KPMG
Vertrouwenspersoon wordt nog onvoldoende serieus genomen
Het werk van vertrouwenspersonen binnen Nederlandse organisaties komt
onvoldoende uit de verf.
De vertrouwenspersoon heeft in het algemeen nauwelijks vrijgestelde tijd,
waardoor het werk erbij wordt gedaan. Daarnaast is de vertrouwenspersoon
dikwijls onbekend, onvindbaar en onbereikbaar in de organisatie en wordt
weinig aandacht besteed aan periodieke communicatie.

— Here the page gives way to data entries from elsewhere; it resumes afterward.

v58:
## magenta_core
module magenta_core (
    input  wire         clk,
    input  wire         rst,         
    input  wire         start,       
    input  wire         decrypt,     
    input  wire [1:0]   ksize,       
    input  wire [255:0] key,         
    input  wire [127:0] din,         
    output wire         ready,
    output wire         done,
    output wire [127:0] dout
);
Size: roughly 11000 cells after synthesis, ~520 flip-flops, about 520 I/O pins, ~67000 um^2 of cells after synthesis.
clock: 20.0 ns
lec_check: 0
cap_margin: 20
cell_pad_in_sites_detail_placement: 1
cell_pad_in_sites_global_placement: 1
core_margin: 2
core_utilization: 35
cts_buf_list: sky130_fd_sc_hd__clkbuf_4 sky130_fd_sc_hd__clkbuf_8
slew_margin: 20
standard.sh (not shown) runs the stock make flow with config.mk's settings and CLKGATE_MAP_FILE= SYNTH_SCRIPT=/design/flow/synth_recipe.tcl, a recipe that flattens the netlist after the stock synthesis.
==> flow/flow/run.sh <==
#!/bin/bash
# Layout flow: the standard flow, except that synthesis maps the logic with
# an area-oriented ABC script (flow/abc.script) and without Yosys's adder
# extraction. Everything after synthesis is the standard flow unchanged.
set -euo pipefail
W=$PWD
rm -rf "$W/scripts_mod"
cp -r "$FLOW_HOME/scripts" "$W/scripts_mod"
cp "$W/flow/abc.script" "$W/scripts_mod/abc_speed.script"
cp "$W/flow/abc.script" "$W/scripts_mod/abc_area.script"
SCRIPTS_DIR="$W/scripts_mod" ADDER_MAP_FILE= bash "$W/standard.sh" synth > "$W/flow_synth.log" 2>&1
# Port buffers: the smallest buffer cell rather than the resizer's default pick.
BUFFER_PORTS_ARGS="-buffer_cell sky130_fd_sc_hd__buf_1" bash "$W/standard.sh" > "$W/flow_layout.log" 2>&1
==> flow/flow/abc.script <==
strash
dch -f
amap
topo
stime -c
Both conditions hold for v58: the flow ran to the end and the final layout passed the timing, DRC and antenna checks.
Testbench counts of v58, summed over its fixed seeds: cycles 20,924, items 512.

De
vertrouwenspersoon is bovendien meestal werkzaam op de personeelsafdeling.
"Dezelfde persoon waarbij een werknemer vandaag zijn problemen op tafel
legt, voert morgen een beoordelingsgesprek met hem en besluit overmorgen
over zijn promotie" constateert Joke van IJzeren van KPMG Ethics & Integrity
Consulting. "Hierdoor is het bijna onmogelijk de verschillende petten van de
vertrouwenspersoon geloofwaardig te scheiden".
Medewerkers die ongewenst gedrag constateren kunnen hun verhaal volgens Van
IJzeren dan ook dikwijls niet kwijt aan iemand anders dan de leidinggevende.

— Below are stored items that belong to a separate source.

From an optimization exercise on the open Yosys and OpenROAD flow, aimed at small area and a short achievable clock period; shortcuts taken in it are not production practice. Only simulation tests tie the RTL to the original design; equivalence was not proved.

[flow/run.sh]
#!/bin/bash
# synth_recipe.tcl (not shown) runs the flow's synth.tcl, then flattens the netlist and writes it again
# the make line also repeats each setting of config.mk as NAME=value (left out here)
make -C /OpenROAD-flow-scripts/flow DESIGN_CONFIG=/design/flow/config.mk WORK_HOME=/design/flow/orfs CLKGATE_MAP_FILE= SYNTH_SCRIPT=/design/flow/synth_recipe.tcl finish
[flow/design.v]
module ign_engine (
    input  wire        clk,
    input  wire        rst,           
    input  wire        edge_in,       
    input  wire        cmd_valid,     
    input  wire [2:0]  cmd_op,
    input  wire [31:0] cmd_data,
    output reg  [1:0]  spark,         
    output reg  [1:0]  sync_state,    
    output reg  [1:0]  phase,         
    output reg         busy,
    output reg         ign_en,
    output reg  [1:0]  tidx,
    output reg  [1:0]  ref_idx,
    output reg  [15:0] rps,
    output reg  [15:0] rpm
);
    localparam N_SLOTS = 11;
    localparam [1:0] S_UNSYNC = 2'd0, S_SYNCING = 2'd1, S_SYNCED = 2'd2;
    localparam [1:0] P_IDLE = 2'd0, P_DELAY = 2'd1, P_DWELL = 2'd2;
    localparam [2:0] OP_METER_START = 3'd0;
    localparam [2:0] OP_METER_STOP  = 3'd1;
    localparam [2:0] OP_SET_RECORD  = 3'd2;
    localparam [2:0] OP_SET_SHIFT   = 3'd3;
    localparam [2:0] OP_IGN_INIT    = 3'd4;
    reg        meter;         
    reg        run0;
    reg [2:0]  psel0;
    reg [15:0] cnt0;
    reg        e0;            
    reg        e1;            
    reg [9:0]  psc0;
    reg        primed;
    reg        ch;
    reg [9:0]  psc1;          
    reg [2:0]  dsel;          
    reg        chain;         
    reg        dv;            
    reg [26:0] X;
    reg [9:0]  kreg;          
    reg [9:0]  cyc;           
    reg [1:0]  mage;          
    reg        scnt1;
    reg [16:0] h1, h2, h3;      
    reg [15:0] tbl_speed  [0:N_SLOTS-1];
    reg [7:0]  tbl_timing [0:N_SLOTS-1];
    reg [7:0]  shift_r;
    function [20:0] bksub20;
        input [19:0] a;
        input [19:0] b;
        integer i, l;
        reg [19:0] gg, pp;
        begin
            gg = ~a & b;          
            pp = ~(a ^ b);        
            for (l = 1; l < 32; l = l * 2)
                for (i = 2 * l - 1; i < 20; i = i + 2 * l) begin
                    gg[i] = gg[i] | (pp[i] & gg[i - l]);
                    pp[i] = pp[i] & pp[i - l];
                end
            for (l = 16; l >= 1; l = l / 2)
                for (i = 3 * l - 1; i < 20; i = i + 2 * l) begin
                    gg[i] = gg[i] | (pp[i] & gg[i - l]);
                    pp[i] = pp[i] & pp[i - l];
                end
            bksub20 = {gg[19], a ^ b ^ {gg[18:0], 1'b0}};
        end
    endfunction
    function [18:0] bkadd19;
        input [18:0] a;
        input [18:0] b;
        input        ci;
        integer i, l;
        reg [18:0] gg, pp;
        begin
            gg = a & b;
            pp = a ^ b;
            gg[0] = gg[0] | (pp[0] & ci);
            for (l = 1; l < 32; l = l * 2)
                for (i = 2 * l - 1; i < 19; i = i + 2 * l) begin
                    gg[i] = gg[i] | (pp[i] & gg[i - l]);
                    pp[i] = pp[i] & pp[i - l];
                end
            for (l = 16; l >= 1; l = l / 2)
                for (i = 3 * l - 1; i < 19; i = i + 2 * l) begin
                    gg[i] = gg[i] | (pp[i] & gg[i - l]);
                    pp[i] = pp[i] & pp[i - l];
                end
            bkadd19 = a ^ b ^ {gg[17:0], ci};
        end
    endfunction
    function [15:0] rinc16;
        input [15:0] a;
        input        ci;
        integer i;
        reg c;
        begin
            c = ci;
            for (i = 0; i < 16; i = i + 1) begin
                rinc16[i] = a[i] ^ c;
                c = a[i] & c;
            end
        end
    endfunction
    function [16:0] rsub17;
        input [16:0] a;
        input [16:0] b;
        integer i;
        reg br;
        begin
            br = 1'b0;
            for (i = 0; i < 17; i = i + 1) begin
                rsub17[i] = a[i] ^ b[i] ^ br;
                br = (~a[i] & b[i]) | (~(a[i] ^ b[i]) & br);
            end
        end
    endfunction
    function lt19;
        input [18:0] a;
        input [18:0] b;
        integer i;
        reg l;
        begin
            l = 1'b0;
            for (i = 0; i < 19; i = i + 1)
                l = (~a[i] & b[i]) | (~(a[i] ^ b[i]) & l);
            lt19 = l;
        end
    endfunction
    function lt17;
        input [16:0] a;
        input [16:0] b;
        integer i;
        reg l;
        begin
            l = 1'b0;
            for (i = 0; i < 17; i = i + 1)
                l = (~a[i] & b[i]) | (~(a[i] ^ b[i]) & l);
            lt17 = l;
        end
    endfunction
    function [26:0] rsub27;
        input [26:0] a;
        input [26:0] b;
        integer i;
        reg br;
        reg [26:0] d;
        begin
            br = 1'b0;
            for (i = 0; i < 27; i = i + 1) begin
                d[i] = a[i] ^ b[i] ^ br;
                br = (~a[i] & b[i]) | (~(a[i] ^ b[i]) & br);
            end
            rsub27 = d;
        end
    endfunction
    reg [9:0] mask0;
    always @* begin
        case (psel0)
            3'd0:    mask0 = 10'd0;
            3'd1:    mask0 = 10'd7;
            3'd2:    mask0 = 10'd63;
            3'd3:    mask0 = 10'd255;
            default: mask0 = 10'd1023;
        endcase
    end
    wire tick0 = run0 && ((psc0 & mask0) == mask0);
    wire [15:0] dur_lo = rinc16(cnt0, tick0);
    wire [16:0] dur = {e0 ^ (tick0 & (&cnt0)), dur_lo};
    wire [16:0] cs_s1 = h3 ^ h2 ^ h1;
    wire [16:0] cs_c1 = (h3 & h2) | (h3 & h1) | (h2 & h1);
    wire [17:0] cs_a  = {1'b0, cs_s1};
    wire [17:0] cs_b  = {cs_c1, 1'b0};
    wire [17:0] cs_d  = {1'b0, e0, cnt0};
    wire [17:0] cs_s2 = cs_a ^ cs_b ^ cs_d;
    wire [17:0] cs_c2 = (cs_a & cs_b) | (cs_a & cs_d) | (cs_b & cs_d);
    wire [18:0] S = bkadd19({1'b0, cs_s2}, {cs_c2, 1'b0}, tick0);
    wire [16:0] mmin = (mage == 2'd0) ? h1 : (mage == 2'd1) ? h2 : h3;
    wire        lnew = lt17(dur, mmin);
    wire [1:0]  lock_ref = lnew ? 2'd3 : 2'd2 - mage;
    reg [23:0] f;
    reg [13:0] c_sat;
    always @* begin
        case (psel0)
            3'd0:    begin f = 24'd16000000; c_sat = 14'd14648; end
            3'd1:    begin f = 24'd2000000;  c_sat = 14'd1831;  end
            3'd2:    begin f = 24'd250000;   c_sat = 14'd228;   end
            3'd3:    begin f = 24'd62500;    c_sat = 14'd57;    end
            default: begin f = 24'd15625;    c_sat = 14'd14;    end
        endcase
    end
    wire        big = S <= {5'd0, c_sat};
    wire [29:0] N = big ? {6'd0, f} : {f, 6'd0};
    wire [18:0] rr [0:17];
    wire [16:0] Q;
    assign rr[17] = {6'd0, N[29:17]};
    genvar gi;
    generate
        for (gi = 0; gi < 17; gi = gi + 1) begin : g_div
            localparam [18:0] M = (gi <= 11) ? 19'h7FFFF : ((19'd1 << (30 - gi)) - 19'd1);
            wire [19:0] rin = {rr[gi+1], N[gi]};
            wire [20:0] dd  = bksub20(rin, {1'b0, S});
            wire        ge  = ~dd[20];
            wire [19:0] nx  = ge ? dd[19:0] : rin;
            assign Q[gi] = ge;
            assign rr[gi] = nx[18:0] & M;
        end
    endgenerate
    wire [10:0] qs = Q[16:6];
    wire [16:0] q2_a = rsub17({11'd0, Q[5:0]}, {15'd0, Q[5:4]});
    wire [16:0] q2_b = rsub17(q2_a, {16'd0, lt19(rr[0], rr[4])});
    wire [5:0]  q2 = q2_b[5:0];
    wire [16:0] rpm_full = rsub17({qs, q2}, {4'd0, qs, 2'b00});
    wire [15:0] rps_new = !big ? {5'd0, qs} : Q[16] ? 16'hFFFF : Q[15:0];
    wire [15:0] rpm_new = big ? 16'hFFFF : rpm_full[15:0];
    function gt16;
        input [15:0] a;
        input [15:0] b;
        integer i;
        reg g, e;
        begin
            g = 1'b0; e = 1'b1;
            for (i = 15; i >= 0; i = i - 1) begin
                g = g | (e & a[i] & ~b[i]);
                e = e & ~(a[i] & ~b[i]) & ~(~a[i] & b[i]);
            end
            gt16 = g;
        end
    endfunction
    reg [7:0] timing;
    integer j;
    always @* begin
        timing = tbl_timing[N_SLOTS-1];
        for (j = N_SLOTS - 1; j >= 1; j = j - 1)
            if (gt16(tbl_speed[j], rps_new)) timing = tbl_timing[j-1];
        if (gt16(tbl_speed[0], rps_new)) timing = tbl_timing[0];
    end
    wire [8:0] diff = {1'b0, shift_r} - {1'b0, timing};
    wire [7:0] value = diff[8] ? 8'd0 : (diff[7:0] > 8'd180) ? 8'd180 : diff[7:0];
    reg  [26:0] pr [0:6];
    reg  [26:0] m_s1, m_c1, m_s2, m_c2, m_s3, m_c3, m_s4, m_c4, m_s5, m_c5;
    integer mi;
    always @* begin
        for (mi = 0; mi < 6; mi = mi + 1)
            pr[mi] = value[mi] ? ({8'd0, S} << mi) : 27'd0;
        pr[6] = value[6] ? {2'd0, S, 6'd0} : value[7] ? {1'd0, S, 7'd0} : 27'd0;
        m_s1 = pr[0] ^ pr[1] ^ pr[2];
        m_c1 = ((pr[0] & pr[1]) | (pr[0] & pr[2]) | (pr[1] & pr[2])) << 1;
        m_s2 = pr[3] ^ pr[4] ^ pr[5];
        m_c2 = ((pr[3] & pr[4]) | (pr[3] & pr[5]) | (pr[4] & pr[5])) << 1;
        m_s3 = m_s1 ^ m_c1 ^ m_s2;
        m_c3 = ((m_s1 & m_c1) | (m_s1 & m_s2) | (m_c1 & m_s2)) << 1;
        m_s4 = m_s3 ^ m_c3 ^ m_c2;
        m_c4 = ((m_s3 & m_c3) | (m_s3 & m_c2) | (m_c3 & m_c2)) << 1;
        m_s5 = m_s4 ^ m_c4 ^ pr[6];
        m_c5 = ((m_s4 & m_c4) | (m_s4 & pr[6]) | (m_c4 & pr[6])) << 1;
    end
    wire [26:0] u = m_s5 + m_c5;
    reg  [36:0] P;
    always @* begin
        case (psel0)
            3'd0:    P = {10'd0, u};
            3'd1:    P = {7'd0, u, 3'd0};
            3'd2:    P = {4'd0, u, 6'd0};
            3'd3:    P = {2'd0, u, 8'd0};
            default: P = {u, 10'd0};
        endcase
    end
    wire arm_ok = P >= 37'd720;
    wire lt1    = P < 37'd92520;
    wire lt8    = P < 37'd740160;
    wire lt64   = P < 37'd5921280;
    wire lt256  = P < 37'd23685120;
    wire lt1024 = P < 37'd94740480;
    wire [2:0] arm_dsel = lt1 ? 3'd0 : lt8 ? 3'd1 : lt64 ? 3'd2 : lt256 ? 3'd3 : 3'd4;
    reg [9:0]  mask1;
    reg [26:0] thr1;
    always @* begin
        case (dsel)
            3'd0:    begin mask1 = 10'd0;    thr1 = 27'd720;    end
            3'd1:    begin mask1 = 10'd7;    thr1 = 27'd3240;   end
            3'd2:    begin mask1 = 10'd63;   thr1 = 27'd23400;  end
            3'd3:    begin mask1 = 10'd255;  thr1 = 27'd92520;  end
            default: begin mask1 = 10'd1023; thr1 = 27'd369000; end
        endcase
    end
    wire blk1 = (psc1 & mask1) == mask1;
    wire [26:0] X_sub = rsub27(X, chain ? 27'd1 : 27'd360);
    wire [15:0] cyc_i16 = rinc16({6'd0, cyc}, 1'b1);
    wire [9:0]  cyc_inc = cyc_i16[9:0];
    wire [15:0] psc0_i16 = rinc16({6'd0, psc0}, 1'b1);
    wire [15:0] psc1_i16 = rinc16({6'd0, psc1}, 1'b1);
    wire [15:0] cnt0_inc = rinc16(cnt0, 1'b1);
    wire [15:0] k_i16 = rinc16({6'd0, X[17:8]}, |X[7:0]);
    wire [9:0]  r_sh  = {cyc[8:0], X[26]};
    reg [9:0]  div_end;
    always @*
        case (psel0)
            3'd0:    div_end = 10'd17;
            3'd1:    div_end = 10'd20;
            3'd2:    div_end = 10'd23;
            3'd3:    div_end = 10'd25;
            default: div_end = 10'd27;
        endcase
    wire        r_ge  = r_sh >= 10'd360;
    reg        n_meter, n_run0, n_primed, n_e0, n_e1;
    reg [2:0]  n_psel0;
    reg [15:0] n_cnt0;
    reg [9:0]  n_psc0;
    reg        n_ch, n_ign_en, n_chain, n_dv;
    reg [9:0]  n_psc1, n_kreg, n_cyc;
    reg [2:0]  n_dsel;
    reg [26:0] n_X;
    reg [1:0]  n_mage;
    reg [1:0]  n_phase, n_sstate, n_tidx, n_ref;
    reg        n_scnt1;
    reg [15:0] n_rps, n_rpm;
    reg        ev, fire, fire_ch, dlv;
    task stall_action;
        begin
            n_sstate = S_UNSYNC; n_tidx = 2'd0; n_scnt1 = 1'b0; n_ref = 2'd0;
            n_rps = 16'd0; n_rpm = 16'd0;
            n_phase = P_IDLE;    
        end
    endtask
    task start_dwell;    
        begin
            n_phase = P_DWELL;
            n_dsel = 3'd0; n_chain = 1'b0; n_dv = 1'b0;
            n_X = 27'd576000; n_psc1 = 10'd0;
        end
    endtask
    always @* begin
        n_meter = meter; n_run0 = run0; n_primed = primed; n_psel0 = psel0;
        n_cnt0 = cnt0; n_e0 = e0; n_e1 = e1; n_psc0 = psc0;
        n_ch = ch; n_ign_en = ign_en; n_chain = chain; n_dv = dv;
        n_psc1 = psc1; n_kreg = kreg; n_cyc = cyc; n_dsel = dsel; n_X = X;
        n_mage = mage;
        n_phase = phase; n_sstate = sync_state; n_tidx = tidx; n_ref = ref_idx;
        n_scnt1 = scnt1;
        n_rps = rps; n_rpm = rpm;
        ev = 1'b0; fire = 1'b0; fire_ch = 1'b0; dlv = 1'b0;
        if (run0) begin
            if (!tick0) begin
                n_psc0 = psc0_i16[9:0];
            end else begin
                n_psc0 = 10'd0;
                if (cnt0 == 16'hFFFF) begin
                    n_cnt0 = 16'd0;
                    n_e0 = ~e0; n_e1 = e1 | e0;
                    if (e0 | e1) begin
                        n_primed = 1'b0;
                        stall_action;
                    end
                end else begin
                    n_cnt0 = cnt0_inc;
                end
            end
        end
        if (n_phase != P_IDLE) begin
            n_psc1 = psc1_i16[9:0];
            if (!chain) begin
                n_X = X_sub;
                if (blk1 && X < thr1) ev = 1'b1;
            end else if (dv) begin
                if (psc1 == div_end) begin
                    n_kreg = k_i16[9:0];
                    n_cyc = 10'd0;
                    n_dv = 1'b0;
                end else begin
                    n_cyc = {1'b0, r_ge ? r_sh[8:0] - 9'd360 : r_sh[8:0]};
                    n_X = {X[25:0], r_ge};
                end
            end else if (blk1) begin
                n_X = X_sub;
                if (cyc_inc == kreg) begin
                    n_cyc = 10'd0;
                    if (X_sub[17:0] < {8'd0, kreg}) ev = 1'b1;
                end else begin
                    n_cyc = cyc_inc;
                end
            end
            if (ev) begin
                if (phase == P_DELAY) start_dwell;
                else n_phase = P_IDLE;
            end
        end
        if (n_phase == P_IDLE) begin
            n_ch = tidx != ref_idx;
            if (value == 8'd0) begin
                n_dsel = 3'd0; n_chain = 1'b0; n_dv = 1'b0;
                n_X = 27'd576000; n_psc1 = 10'd0;
            end else begin
                n_X = lt1024 ? P[26:0] : u; n_psc1 = 10'd0; n_cyc = 10'd0;
                n_dsel = arm_dsel;
                n_chain = !lt1024; n_dv = !lt1024;
            end
        end
        if (edge_in && run0) begin
            n_cnt0 = 16'd0; n_e0 = 1'b0; n_e1 = 1'b0; n_psc0 = 10'd0;
            if (!n_primed) begin
                n_primed = 1'b1;
            end else if (dur > 17'd100000) begin
                stall_action;
            end else begin
                dlv = 1'b1;
                n_tidx = tidx + 2'd1;
                n_mage = (tidx == 2'd0 || lnew) ? 2'd0 : mage + 2'd1;
                if (sync_state == S_UNSYNC)
                    n_sstate = S_SYNCING;
                if (n_sstate == S_SYNCING && tidx == 2'd3) begin
                    n_scnt1 = 1'b1;
                    if (scnt1) begin
                        n_ref = lock_ref;
                        n_sstate = S_SYNCED;
                    end
                end
                if (n_sstate == S_SYNCED) begin
                    n_rps = rps_new; n_rpm = rpm_new;
                end
                if (sync_state == S_SYNCED && ign_en) begin
                    if (tidx == ref_idx) begin
                        fire = 1'b1; fire_ch = 1'b0;
                    end else if (tidx == ref_idx + 2'd2) begin
                        fire = 1'b1; fire_ch = 1'b1;
                    end
                end
                if (fire && n_phase == P_IDLE) begin
                    if (value == 8'd0)
                        n_phase = P_DWELL;
                    else if (arm_ok)
                        n_phase = P_DELAY;
                end
            end
        end
        if (cmd_valid) begin
            case (cmd_op)
                OP_METER_START: if (cmd_data[2:0] <= 3'd4) begin
                    n_meter = 1'b1; n_run0 = 1'b1; n_psel0 = cmd_data[2:0];
                    n_cnt0 = 16'd0; n_e0 = 1'b0; n_e1 = 1'b0; n_psc0 = 10'd0;
                    n_primed = 1'b0;
                    stall_action;
                end
                OP_METER_STOP: if (meter) begin
                    n_run0 = 1'b0;
                    stall_action;
                end
                OP_IGN_INIT: begin
                    if (cmd_data[0] != ign_en) begin
                        n_phase = P_IDLE;
                        n_ign_en = cmd_data[0];
                    end
                end
                default: ;
            endcase
        end
    end
    always @(posedge clk) begin
        if (rst) begin
            meter <= 1'b0; run0 <= 1'b0;
            ign_en <= 1'b0; phase <= P_IDLE;
            sync_state <= S_UNSYNC; tidx <= 2'd0; ref_idx <= 2'd0; scnt1 <= 1'b0;
            rps <= 16'd0; rpm <= 16'd0;
            busy <= 1'b0; spark <= 2'b00;
        end else begin
            busy <= n_phase != P_IDLE;
            spark <= {n_phase == P_DWELL && n_ch, n_phase == P_DWELL && !n_ch};
            meter <= n_meter; run0 <= n_run0;
            ign_en <= n_ign_en; phase <= n_phase;
            sync_state <= n_sstate; tidx <= n_tidx; ref_idx <= n_ref; scnt1 <= n_scnt1;
            rps <= n_rps; rpm <= n_rpm;
        end
    end
    always @(posedge clk) begin
        primed <= n_primed; psel0 <= n_psel0;
        cnt0 <= n_cnt0; e0 <= n_e0; e1 <= n_e1; psc0 <= n_psc0;
        if (dlv) begin
            h3 <= h2; h2 <= h1; h1 <= dur;
        end
        ch <= n_ch; psc1 <= n_psc1; dsel <= n_dsel; chain <= n_chain; dv <= n_dv;
        X <= n_X; kreg <= n_kreg; cyc <= n_cyc; mage <= n_mage;
    end
    always @(posedge clk) begin
        if (cmd_valid && cmd_op == OP_SET_RECORD &&
            cmd_data[27:24] < N_SLOTS && cmd_data[23:16] <= 8'd180) begin
            tbl_speed[cmd_data[27:24]]  <= cmd_data[15:0];
            tbl_timing[cmd_data[27:24]] <= cmd_data[23:16];
        end
        if (cmd_valid && cmd_op == OP_SET_SHIFT && cmd_data[7:0] <= 8'd180)
            shift_r <= cmd_data[7:0];
    end
endmodule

"Onregelmatigheden komen daardoor niet tijdig aan het licht en de daders
gaan vrijuit, waardoor zij wellicht in herhaling vallen. Slachtoffers worden
niet geholpen, waardoor zij minder presteren".
Sinds 1994 moeten organisaties met meer dan vijftig medewerkers een beleid
voeren dat werknemers beschermt tegen ongewenste omgangsvormen. De meeste
organisaties hebben dit beleid ingevuld door het instellen van een
vertrouwenspersoon en een klachtencommissie. Ruim vijftig procent van de
Nederlandse beroepsbevolking heeft momenteel in zijn werk toegang tot een
vertrouwenspersoon: een persoon waartoe men zich kan wenden als men
slachtoffer is geworden van (seksuele) intimidatie, handtastelijkheden,
discriminatie, agressie, geweld en pesten. Sommige organisaties beschikken
tegenwoordig ook over vertrouwenspersonen integriteit waartoe medewerkers
zich kunnen wenden bij vermoedens van fraude, corruptie en diefstal. Toch
blijkt in de praktijk dat het vangnet binnen organisaties dikwijls tekort
schiet waardoor slachtoffers van ongewenst gedrag en de organisatie zelf
schade ondervinden.
Het management toont volgens de vertrouwenspersonen geen interesse in het
werk. Van IJzeren: "Demotivatie bij vertrouwenspersonen ligt dan ook op de
loer. Van incidenten wordt immers niet geleerd en de kans op herhaling neemt
eerder toe dan af". Het management blijkt zich volgens Van IJzeren
nauwelijks zorgen te maken vanwege het gebrek aan meldingen. "'Onze
medewerkers zijn kennelijk in staat zichzelf goed te reguleren' is in het
algemeen de heersende opvatting. Meer zichtbaarheid en meer aandacht van het
management voor de vertrouwenspersoon zij dan ook absolute voorwaarden om
ongewenst gedrag op de werkvloer tegen te gaan".